● YOUR ASSIGNMENT:
The response should consist of the records that follow, repeated exactly.

● Stored data entries:
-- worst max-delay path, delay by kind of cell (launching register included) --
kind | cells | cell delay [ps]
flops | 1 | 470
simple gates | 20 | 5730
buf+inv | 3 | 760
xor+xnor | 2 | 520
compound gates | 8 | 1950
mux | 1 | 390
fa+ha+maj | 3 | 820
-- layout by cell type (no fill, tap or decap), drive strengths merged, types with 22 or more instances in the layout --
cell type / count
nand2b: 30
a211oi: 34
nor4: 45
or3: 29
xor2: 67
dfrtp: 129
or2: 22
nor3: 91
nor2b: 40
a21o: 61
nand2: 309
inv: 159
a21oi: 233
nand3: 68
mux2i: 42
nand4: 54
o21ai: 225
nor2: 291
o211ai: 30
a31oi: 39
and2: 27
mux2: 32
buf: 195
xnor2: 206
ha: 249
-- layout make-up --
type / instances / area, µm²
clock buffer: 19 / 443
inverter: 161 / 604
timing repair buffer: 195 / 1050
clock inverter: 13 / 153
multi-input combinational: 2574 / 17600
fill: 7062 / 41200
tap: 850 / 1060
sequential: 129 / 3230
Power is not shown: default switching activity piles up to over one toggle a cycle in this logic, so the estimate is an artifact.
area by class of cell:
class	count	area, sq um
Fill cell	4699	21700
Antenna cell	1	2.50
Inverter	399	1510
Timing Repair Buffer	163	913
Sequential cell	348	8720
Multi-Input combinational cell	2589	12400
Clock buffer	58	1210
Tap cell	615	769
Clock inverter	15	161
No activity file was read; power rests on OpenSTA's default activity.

● TASK ANSWER:
-- worst max-delay path, delay by kind of cell (launching register included) --
kind | cells | cell delay [ps]
flops | 1 | 470
simple gates | 20 | 5730
buf+inv | 3 | 760
xor+xnor | 2 | 520
compound gates | 8 | 1950
mux | 1 | 390
fa+ha+maj | 3 | 820
-- layout by cell type (no fill, tap or decap), drive strengths merged, types with 22 or more instances in the layout --
cell type / count
nand2b: 30
a211oi: 34
nor4: 45
or3: 29
xor2: 67
dfrtp: 129
or2: 22
nor3: 91
nor2b: 40
a21o: 61
nand2: 309
inv: 159
a21oi: 233
nand3: 68
mux2i: 42
nand4: 54
o21ai: 225
nor2: 291
o211ai: 30
a31oi: 39
and2: 27
mux2: 32
buf: 195
xnor2: 206
ha: 249
-- layout make-up --
type / instances / area, µm²
clock buffer: 19 / 443
inverter: 161 / 604
timing repair buffer: 195 / 1050
clock inverter: 13 / 153
multi-input combinational: 2574 / 17600
fill: 7062 / 41200
tap: 850 / 1060
sequential: 129 / 3230
Power is not shown: default switching activity piles up to over one toggle a cycle in this logic, so the estimate is an artifact.
area by class of cell:
class	count	area, sq um
Fill cell	4699	21700
Antenna cell	1	2.50
Inverter	399	1510
Timing Repair Buffer	163	913
Sequential cell	348	8720
Multi-Input combinational cell	2589	12400
Clock buffer	58	1210
Tap cell	615	769
Clock inverter	15	161
No activity file was read; power rests on OpenSTA's default activity.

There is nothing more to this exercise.